** EXERCISE INPUT **
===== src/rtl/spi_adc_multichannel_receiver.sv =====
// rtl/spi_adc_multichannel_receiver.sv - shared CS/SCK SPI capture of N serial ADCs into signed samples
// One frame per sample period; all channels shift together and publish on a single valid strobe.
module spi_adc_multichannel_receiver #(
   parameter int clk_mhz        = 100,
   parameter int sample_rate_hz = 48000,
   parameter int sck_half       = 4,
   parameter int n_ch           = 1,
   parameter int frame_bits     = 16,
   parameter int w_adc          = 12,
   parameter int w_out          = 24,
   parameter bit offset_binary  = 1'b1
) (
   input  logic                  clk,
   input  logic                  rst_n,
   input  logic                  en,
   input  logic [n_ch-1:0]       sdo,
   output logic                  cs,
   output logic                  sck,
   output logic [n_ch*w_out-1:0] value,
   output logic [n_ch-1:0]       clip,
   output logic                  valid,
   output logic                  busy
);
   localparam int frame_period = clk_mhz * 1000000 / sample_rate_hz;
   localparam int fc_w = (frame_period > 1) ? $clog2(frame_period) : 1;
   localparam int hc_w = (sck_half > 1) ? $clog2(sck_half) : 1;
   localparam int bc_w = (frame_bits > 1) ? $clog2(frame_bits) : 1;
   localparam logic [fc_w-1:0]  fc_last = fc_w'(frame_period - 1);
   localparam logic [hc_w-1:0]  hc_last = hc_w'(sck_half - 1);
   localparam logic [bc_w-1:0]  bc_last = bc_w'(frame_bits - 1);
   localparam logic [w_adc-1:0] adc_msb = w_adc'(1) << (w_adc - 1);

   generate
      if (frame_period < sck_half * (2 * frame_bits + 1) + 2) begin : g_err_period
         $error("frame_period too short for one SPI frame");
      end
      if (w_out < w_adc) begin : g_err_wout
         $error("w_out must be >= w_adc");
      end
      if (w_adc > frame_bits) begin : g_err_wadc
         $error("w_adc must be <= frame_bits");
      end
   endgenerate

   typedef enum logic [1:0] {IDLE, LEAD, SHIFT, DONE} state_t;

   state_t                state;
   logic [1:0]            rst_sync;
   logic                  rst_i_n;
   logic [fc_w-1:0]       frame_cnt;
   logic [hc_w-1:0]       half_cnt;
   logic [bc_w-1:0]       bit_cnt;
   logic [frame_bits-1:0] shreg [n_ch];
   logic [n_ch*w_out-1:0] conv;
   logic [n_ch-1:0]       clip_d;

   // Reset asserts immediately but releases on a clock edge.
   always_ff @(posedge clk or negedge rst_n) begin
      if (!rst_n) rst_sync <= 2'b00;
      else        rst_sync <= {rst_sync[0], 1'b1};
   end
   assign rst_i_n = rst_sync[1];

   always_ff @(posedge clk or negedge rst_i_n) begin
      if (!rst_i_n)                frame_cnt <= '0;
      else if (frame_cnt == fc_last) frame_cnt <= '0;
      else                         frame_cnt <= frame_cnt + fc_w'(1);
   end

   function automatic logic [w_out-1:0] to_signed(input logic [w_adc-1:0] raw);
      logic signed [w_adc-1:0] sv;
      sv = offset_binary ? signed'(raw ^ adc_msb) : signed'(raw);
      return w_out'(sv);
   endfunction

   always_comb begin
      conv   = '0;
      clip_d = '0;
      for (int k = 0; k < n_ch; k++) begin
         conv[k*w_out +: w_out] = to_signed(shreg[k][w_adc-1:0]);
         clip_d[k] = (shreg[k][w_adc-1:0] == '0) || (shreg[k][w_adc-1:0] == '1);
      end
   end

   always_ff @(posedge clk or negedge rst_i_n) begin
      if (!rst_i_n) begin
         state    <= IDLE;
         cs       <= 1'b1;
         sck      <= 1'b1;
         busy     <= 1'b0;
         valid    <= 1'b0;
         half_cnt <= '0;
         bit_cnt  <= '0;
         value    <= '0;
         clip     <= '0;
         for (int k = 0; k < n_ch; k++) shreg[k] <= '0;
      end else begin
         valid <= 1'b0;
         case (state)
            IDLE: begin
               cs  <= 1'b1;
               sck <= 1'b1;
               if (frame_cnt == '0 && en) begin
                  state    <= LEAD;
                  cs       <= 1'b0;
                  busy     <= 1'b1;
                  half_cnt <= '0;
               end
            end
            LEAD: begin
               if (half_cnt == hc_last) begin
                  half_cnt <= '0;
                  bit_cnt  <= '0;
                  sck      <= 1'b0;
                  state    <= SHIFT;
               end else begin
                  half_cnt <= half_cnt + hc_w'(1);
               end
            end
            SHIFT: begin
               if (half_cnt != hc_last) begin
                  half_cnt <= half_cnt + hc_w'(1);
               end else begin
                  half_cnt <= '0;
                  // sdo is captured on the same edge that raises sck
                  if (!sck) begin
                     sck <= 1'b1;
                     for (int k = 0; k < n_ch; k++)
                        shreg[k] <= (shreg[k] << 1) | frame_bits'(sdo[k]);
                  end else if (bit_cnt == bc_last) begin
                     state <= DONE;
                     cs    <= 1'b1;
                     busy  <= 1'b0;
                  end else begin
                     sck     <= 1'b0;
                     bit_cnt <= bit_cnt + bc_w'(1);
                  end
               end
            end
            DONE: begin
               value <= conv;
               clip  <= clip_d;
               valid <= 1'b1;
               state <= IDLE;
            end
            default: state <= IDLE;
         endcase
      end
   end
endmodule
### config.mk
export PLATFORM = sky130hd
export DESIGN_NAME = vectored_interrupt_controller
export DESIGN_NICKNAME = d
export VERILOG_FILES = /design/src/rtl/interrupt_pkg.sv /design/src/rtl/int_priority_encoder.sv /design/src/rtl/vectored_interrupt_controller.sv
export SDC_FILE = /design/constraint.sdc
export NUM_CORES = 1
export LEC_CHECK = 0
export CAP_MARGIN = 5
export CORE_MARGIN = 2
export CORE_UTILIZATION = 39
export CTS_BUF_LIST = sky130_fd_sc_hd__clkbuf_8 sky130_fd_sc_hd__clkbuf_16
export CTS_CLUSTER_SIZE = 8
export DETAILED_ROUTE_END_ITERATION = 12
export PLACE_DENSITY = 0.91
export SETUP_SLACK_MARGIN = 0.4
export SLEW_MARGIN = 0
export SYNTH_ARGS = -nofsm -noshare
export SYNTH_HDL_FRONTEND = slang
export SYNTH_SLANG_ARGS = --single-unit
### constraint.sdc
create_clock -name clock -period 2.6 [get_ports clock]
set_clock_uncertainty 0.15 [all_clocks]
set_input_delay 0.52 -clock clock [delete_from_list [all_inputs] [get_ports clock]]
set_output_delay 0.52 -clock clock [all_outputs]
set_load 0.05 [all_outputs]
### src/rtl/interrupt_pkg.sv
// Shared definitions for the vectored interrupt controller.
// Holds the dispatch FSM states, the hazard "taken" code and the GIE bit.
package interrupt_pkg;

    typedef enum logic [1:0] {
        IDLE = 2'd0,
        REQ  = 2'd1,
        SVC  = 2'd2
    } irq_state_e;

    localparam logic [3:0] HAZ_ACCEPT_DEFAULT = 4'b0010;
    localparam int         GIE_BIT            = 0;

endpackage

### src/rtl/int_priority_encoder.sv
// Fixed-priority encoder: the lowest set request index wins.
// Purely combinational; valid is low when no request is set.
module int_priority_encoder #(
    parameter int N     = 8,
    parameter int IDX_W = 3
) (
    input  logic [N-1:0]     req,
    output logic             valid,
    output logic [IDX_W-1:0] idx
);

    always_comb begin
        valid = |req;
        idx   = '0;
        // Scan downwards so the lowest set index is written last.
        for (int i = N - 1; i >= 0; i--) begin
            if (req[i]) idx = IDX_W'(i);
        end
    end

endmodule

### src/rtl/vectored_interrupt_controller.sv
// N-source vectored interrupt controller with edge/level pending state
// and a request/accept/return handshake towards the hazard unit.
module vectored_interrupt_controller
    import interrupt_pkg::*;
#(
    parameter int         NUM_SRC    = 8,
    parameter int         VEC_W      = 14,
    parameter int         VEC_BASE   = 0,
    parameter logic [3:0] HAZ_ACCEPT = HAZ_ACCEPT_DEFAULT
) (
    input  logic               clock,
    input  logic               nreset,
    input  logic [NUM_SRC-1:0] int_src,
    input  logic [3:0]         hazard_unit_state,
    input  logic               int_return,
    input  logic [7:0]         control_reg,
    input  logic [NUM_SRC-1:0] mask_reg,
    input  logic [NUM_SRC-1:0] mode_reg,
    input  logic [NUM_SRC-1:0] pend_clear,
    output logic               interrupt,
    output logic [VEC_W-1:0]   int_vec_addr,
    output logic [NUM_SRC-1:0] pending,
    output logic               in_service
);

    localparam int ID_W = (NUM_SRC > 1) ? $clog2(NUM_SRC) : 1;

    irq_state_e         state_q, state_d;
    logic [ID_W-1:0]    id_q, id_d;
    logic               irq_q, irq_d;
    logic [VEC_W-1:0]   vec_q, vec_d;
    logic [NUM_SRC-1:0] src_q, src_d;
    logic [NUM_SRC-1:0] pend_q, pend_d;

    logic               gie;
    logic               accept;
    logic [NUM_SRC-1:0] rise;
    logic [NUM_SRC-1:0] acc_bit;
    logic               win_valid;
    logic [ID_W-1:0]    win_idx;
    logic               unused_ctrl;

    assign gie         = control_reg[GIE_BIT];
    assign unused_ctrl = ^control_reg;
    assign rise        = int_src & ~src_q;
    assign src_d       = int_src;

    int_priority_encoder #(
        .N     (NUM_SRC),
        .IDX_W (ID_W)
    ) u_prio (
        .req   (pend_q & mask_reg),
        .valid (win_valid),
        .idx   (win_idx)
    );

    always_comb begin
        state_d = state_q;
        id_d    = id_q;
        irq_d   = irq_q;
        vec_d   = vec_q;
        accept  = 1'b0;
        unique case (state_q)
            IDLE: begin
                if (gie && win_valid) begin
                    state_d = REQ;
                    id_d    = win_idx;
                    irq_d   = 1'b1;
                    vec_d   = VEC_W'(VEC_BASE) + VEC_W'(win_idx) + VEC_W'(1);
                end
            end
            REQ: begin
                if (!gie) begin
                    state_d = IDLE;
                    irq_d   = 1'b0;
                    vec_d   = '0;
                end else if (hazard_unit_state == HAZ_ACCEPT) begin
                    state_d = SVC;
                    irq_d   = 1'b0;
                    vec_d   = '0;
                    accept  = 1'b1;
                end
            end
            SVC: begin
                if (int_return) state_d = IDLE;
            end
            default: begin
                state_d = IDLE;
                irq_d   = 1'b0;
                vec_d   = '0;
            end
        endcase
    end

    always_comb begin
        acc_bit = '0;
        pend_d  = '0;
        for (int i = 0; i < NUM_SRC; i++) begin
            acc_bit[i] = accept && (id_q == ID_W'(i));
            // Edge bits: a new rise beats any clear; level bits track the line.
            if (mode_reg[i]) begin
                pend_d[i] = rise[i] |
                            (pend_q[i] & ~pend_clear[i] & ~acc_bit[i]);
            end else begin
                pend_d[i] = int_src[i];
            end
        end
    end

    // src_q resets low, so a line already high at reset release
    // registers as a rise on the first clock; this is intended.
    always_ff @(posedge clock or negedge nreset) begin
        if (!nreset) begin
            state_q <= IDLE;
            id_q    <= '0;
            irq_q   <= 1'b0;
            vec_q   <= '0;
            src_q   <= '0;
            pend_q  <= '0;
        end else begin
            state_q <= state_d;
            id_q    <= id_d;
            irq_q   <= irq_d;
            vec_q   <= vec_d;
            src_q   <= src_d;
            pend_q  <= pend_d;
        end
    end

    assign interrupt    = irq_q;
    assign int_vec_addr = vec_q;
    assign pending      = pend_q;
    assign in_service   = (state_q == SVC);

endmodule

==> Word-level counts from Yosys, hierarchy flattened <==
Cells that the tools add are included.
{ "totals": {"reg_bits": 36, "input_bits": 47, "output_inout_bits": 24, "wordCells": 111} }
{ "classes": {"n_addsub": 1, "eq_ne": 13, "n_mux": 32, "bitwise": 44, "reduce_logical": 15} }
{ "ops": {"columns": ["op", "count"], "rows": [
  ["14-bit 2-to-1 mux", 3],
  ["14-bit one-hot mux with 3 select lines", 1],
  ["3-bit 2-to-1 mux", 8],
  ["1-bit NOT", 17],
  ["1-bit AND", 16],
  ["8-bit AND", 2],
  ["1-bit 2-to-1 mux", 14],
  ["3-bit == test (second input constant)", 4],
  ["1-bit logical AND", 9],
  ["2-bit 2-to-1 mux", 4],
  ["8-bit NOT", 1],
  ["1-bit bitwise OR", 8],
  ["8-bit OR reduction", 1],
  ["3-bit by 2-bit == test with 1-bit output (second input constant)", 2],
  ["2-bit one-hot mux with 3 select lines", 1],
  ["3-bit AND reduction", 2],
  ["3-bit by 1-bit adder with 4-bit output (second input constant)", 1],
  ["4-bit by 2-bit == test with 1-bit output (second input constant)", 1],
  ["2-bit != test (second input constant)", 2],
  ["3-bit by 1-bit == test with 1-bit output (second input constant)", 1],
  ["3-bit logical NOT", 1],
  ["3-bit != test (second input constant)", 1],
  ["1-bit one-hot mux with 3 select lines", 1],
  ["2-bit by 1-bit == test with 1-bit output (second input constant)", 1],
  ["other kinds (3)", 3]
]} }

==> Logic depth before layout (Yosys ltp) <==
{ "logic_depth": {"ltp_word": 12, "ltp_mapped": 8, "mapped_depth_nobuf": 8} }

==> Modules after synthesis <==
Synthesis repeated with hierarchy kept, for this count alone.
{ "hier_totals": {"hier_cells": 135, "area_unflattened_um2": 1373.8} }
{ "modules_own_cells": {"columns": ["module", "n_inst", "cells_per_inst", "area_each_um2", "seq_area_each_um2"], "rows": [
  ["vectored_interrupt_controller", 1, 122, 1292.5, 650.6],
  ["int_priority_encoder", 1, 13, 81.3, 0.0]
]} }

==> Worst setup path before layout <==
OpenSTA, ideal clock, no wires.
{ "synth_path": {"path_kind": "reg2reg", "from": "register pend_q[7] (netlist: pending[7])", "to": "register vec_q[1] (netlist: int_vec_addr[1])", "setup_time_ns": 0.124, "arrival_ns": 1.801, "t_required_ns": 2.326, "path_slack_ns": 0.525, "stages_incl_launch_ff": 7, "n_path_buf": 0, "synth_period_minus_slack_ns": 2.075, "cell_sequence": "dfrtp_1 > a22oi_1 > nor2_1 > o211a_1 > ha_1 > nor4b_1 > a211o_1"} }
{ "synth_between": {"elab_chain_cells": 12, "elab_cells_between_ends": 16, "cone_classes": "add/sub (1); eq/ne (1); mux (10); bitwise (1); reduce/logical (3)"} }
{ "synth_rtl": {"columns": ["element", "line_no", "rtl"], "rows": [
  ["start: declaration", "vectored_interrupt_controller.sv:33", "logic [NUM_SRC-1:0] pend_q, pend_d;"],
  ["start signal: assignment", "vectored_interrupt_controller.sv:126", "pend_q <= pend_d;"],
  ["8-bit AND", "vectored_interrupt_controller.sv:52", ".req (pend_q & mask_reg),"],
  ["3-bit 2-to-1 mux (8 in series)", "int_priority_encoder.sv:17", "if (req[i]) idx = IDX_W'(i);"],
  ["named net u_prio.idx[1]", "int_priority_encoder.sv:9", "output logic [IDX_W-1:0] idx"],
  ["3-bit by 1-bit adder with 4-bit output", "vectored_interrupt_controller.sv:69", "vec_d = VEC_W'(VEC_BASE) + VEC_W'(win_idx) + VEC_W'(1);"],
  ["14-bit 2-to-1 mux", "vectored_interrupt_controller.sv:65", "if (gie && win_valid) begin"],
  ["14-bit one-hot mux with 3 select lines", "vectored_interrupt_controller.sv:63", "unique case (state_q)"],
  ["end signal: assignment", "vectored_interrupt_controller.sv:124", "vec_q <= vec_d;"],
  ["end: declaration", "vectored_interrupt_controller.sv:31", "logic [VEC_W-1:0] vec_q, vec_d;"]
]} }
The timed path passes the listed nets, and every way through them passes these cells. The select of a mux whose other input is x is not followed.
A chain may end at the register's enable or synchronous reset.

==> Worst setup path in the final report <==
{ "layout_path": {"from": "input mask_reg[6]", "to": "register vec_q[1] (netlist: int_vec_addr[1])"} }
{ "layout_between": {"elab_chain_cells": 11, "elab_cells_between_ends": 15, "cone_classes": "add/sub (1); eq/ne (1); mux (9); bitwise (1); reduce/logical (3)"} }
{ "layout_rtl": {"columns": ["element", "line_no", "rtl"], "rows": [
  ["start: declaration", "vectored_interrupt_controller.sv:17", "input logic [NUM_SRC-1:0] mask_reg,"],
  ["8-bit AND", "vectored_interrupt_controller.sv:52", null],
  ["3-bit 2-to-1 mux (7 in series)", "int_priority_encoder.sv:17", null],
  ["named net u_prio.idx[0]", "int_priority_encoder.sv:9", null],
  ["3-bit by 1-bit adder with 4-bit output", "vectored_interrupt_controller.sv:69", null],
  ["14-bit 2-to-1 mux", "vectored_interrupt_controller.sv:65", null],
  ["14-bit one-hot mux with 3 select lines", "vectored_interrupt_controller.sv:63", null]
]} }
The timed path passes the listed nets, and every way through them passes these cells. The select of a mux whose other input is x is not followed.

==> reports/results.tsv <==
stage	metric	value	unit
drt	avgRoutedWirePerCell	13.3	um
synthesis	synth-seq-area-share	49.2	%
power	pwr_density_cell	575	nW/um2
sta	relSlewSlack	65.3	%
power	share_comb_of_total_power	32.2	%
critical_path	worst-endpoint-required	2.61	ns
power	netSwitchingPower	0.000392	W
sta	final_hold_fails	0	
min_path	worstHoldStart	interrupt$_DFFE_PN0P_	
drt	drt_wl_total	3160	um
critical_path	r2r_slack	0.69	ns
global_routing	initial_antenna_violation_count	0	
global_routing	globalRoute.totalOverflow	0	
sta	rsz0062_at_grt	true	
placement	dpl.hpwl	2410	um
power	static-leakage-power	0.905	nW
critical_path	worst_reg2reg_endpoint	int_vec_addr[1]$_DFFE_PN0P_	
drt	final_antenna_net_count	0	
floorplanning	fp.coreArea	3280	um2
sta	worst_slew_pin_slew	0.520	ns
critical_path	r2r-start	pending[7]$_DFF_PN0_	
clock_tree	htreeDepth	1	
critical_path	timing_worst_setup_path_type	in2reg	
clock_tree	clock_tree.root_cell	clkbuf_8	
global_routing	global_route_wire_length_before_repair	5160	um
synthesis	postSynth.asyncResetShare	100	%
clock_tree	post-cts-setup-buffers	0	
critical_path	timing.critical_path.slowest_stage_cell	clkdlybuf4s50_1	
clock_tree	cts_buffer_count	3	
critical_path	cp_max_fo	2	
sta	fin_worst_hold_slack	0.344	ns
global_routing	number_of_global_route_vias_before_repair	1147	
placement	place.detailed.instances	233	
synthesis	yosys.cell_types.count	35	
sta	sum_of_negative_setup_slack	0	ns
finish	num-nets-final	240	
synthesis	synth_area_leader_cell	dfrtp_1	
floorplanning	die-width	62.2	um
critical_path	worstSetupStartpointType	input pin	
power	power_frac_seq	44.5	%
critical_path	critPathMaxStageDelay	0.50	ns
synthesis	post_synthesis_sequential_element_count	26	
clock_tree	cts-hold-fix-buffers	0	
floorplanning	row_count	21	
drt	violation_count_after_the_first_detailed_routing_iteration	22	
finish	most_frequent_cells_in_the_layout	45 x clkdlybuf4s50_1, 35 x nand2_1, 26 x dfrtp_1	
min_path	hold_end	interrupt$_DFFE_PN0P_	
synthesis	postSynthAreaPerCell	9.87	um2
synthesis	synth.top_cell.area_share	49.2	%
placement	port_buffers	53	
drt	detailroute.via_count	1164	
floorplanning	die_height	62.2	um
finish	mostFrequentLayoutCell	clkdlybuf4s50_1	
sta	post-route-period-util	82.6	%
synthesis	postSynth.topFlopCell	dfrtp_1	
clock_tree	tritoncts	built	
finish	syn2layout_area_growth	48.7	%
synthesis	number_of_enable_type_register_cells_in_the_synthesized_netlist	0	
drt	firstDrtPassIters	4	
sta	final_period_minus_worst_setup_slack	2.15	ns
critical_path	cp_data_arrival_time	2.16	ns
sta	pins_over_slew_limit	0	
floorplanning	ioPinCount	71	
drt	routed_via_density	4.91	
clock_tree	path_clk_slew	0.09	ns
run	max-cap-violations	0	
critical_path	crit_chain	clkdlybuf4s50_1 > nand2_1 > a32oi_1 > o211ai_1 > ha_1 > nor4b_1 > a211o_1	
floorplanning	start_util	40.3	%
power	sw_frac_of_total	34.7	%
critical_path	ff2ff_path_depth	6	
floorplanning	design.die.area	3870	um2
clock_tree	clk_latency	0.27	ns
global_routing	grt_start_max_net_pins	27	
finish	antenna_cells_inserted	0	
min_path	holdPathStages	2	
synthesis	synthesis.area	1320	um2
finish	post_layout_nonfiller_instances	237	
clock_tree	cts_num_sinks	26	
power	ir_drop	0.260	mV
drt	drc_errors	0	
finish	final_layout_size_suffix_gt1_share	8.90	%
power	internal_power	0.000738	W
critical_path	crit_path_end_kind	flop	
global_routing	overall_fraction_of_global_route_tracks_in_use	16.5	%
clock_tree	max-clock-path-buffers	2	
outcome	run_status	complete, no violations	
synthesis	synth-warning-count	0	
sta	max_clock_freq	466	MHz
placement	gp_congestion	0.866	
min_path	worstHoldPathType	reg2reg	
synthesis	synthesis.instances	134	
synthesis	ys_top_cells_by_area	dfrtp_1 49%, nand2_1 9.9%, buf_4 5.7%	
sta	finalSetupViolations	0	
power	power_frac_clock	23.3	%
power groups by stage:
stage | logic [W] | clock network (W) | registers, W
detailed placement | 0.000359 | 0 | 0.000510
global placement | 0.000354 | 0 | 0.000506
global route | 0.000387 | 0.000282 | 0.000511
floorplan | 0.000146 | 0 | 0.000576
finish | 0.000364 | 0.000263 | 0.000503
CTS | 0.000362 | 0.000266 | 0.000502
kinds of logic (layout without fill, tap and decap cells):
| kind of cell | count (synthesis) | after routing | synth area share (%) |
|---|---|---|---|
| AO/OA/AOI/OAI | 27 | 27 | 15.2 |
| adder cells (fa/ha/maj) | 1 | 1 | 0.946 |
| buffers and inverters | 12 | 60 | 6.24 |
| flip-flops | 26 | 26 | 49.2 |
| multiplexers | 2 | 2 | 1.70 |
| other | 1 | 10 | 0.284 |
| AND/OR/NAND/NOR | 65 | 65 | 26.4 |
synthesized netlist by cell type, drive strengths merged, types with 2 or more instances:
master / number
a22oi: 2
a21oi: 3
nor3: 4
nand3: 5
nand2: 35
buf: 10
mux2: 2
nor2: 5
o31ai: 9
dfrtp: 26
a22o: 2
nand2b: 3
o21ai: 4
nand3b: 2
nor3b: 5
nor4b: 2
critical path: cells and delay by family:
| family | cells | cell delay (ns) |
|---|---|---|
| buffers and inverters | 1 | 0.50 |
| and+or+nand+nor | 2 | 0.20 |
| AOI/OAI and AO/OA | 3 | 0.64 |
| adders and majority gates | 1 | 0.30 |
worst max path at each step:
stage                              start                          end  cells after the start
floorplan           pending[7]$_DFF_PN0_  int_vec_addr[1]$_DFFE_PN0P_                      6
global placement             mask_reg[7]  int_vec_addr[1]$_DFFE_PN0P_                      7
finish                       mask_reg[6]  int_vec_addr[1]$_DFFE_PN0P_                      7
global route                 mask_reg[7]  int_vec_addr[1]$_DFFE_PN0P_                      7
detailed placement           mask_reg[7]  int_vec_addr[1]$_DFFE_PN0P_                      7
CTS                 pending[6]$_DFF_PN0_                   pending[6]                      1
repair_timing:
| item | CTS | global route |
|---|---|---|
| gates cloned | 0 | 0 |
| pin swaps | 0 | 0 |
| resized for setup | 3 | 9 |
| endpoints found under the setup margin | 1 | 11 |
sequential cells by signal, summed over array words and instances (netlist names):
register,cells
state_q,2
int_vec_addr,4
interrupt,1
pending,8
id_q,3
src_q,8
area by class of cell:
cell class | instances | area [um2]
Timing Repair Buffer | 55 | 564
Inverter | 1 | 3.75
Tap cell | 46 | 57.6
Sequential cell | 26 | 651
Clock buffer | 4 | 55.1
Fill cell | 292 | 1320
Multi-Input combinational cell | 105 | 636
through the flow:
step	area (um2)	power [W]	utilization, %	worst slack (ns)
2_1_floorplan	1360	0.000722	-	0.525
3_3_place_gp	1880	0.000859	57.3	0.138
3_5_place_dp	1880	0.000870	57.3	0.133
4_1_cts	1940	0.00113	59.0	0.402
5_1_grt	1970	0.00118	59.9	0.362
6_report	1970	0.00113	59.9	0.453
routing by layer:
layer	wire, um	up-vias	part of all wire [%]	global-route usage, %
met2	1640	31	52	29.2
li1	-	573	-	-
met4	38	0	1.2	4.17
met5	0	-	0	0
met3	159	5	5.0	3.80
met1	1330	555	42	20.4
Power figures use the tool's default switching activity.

** TASK PROMPT **
A single number is the answer here: how many lines above carry the string "select"?

** SOLUTION TO THE EXERCISE **
7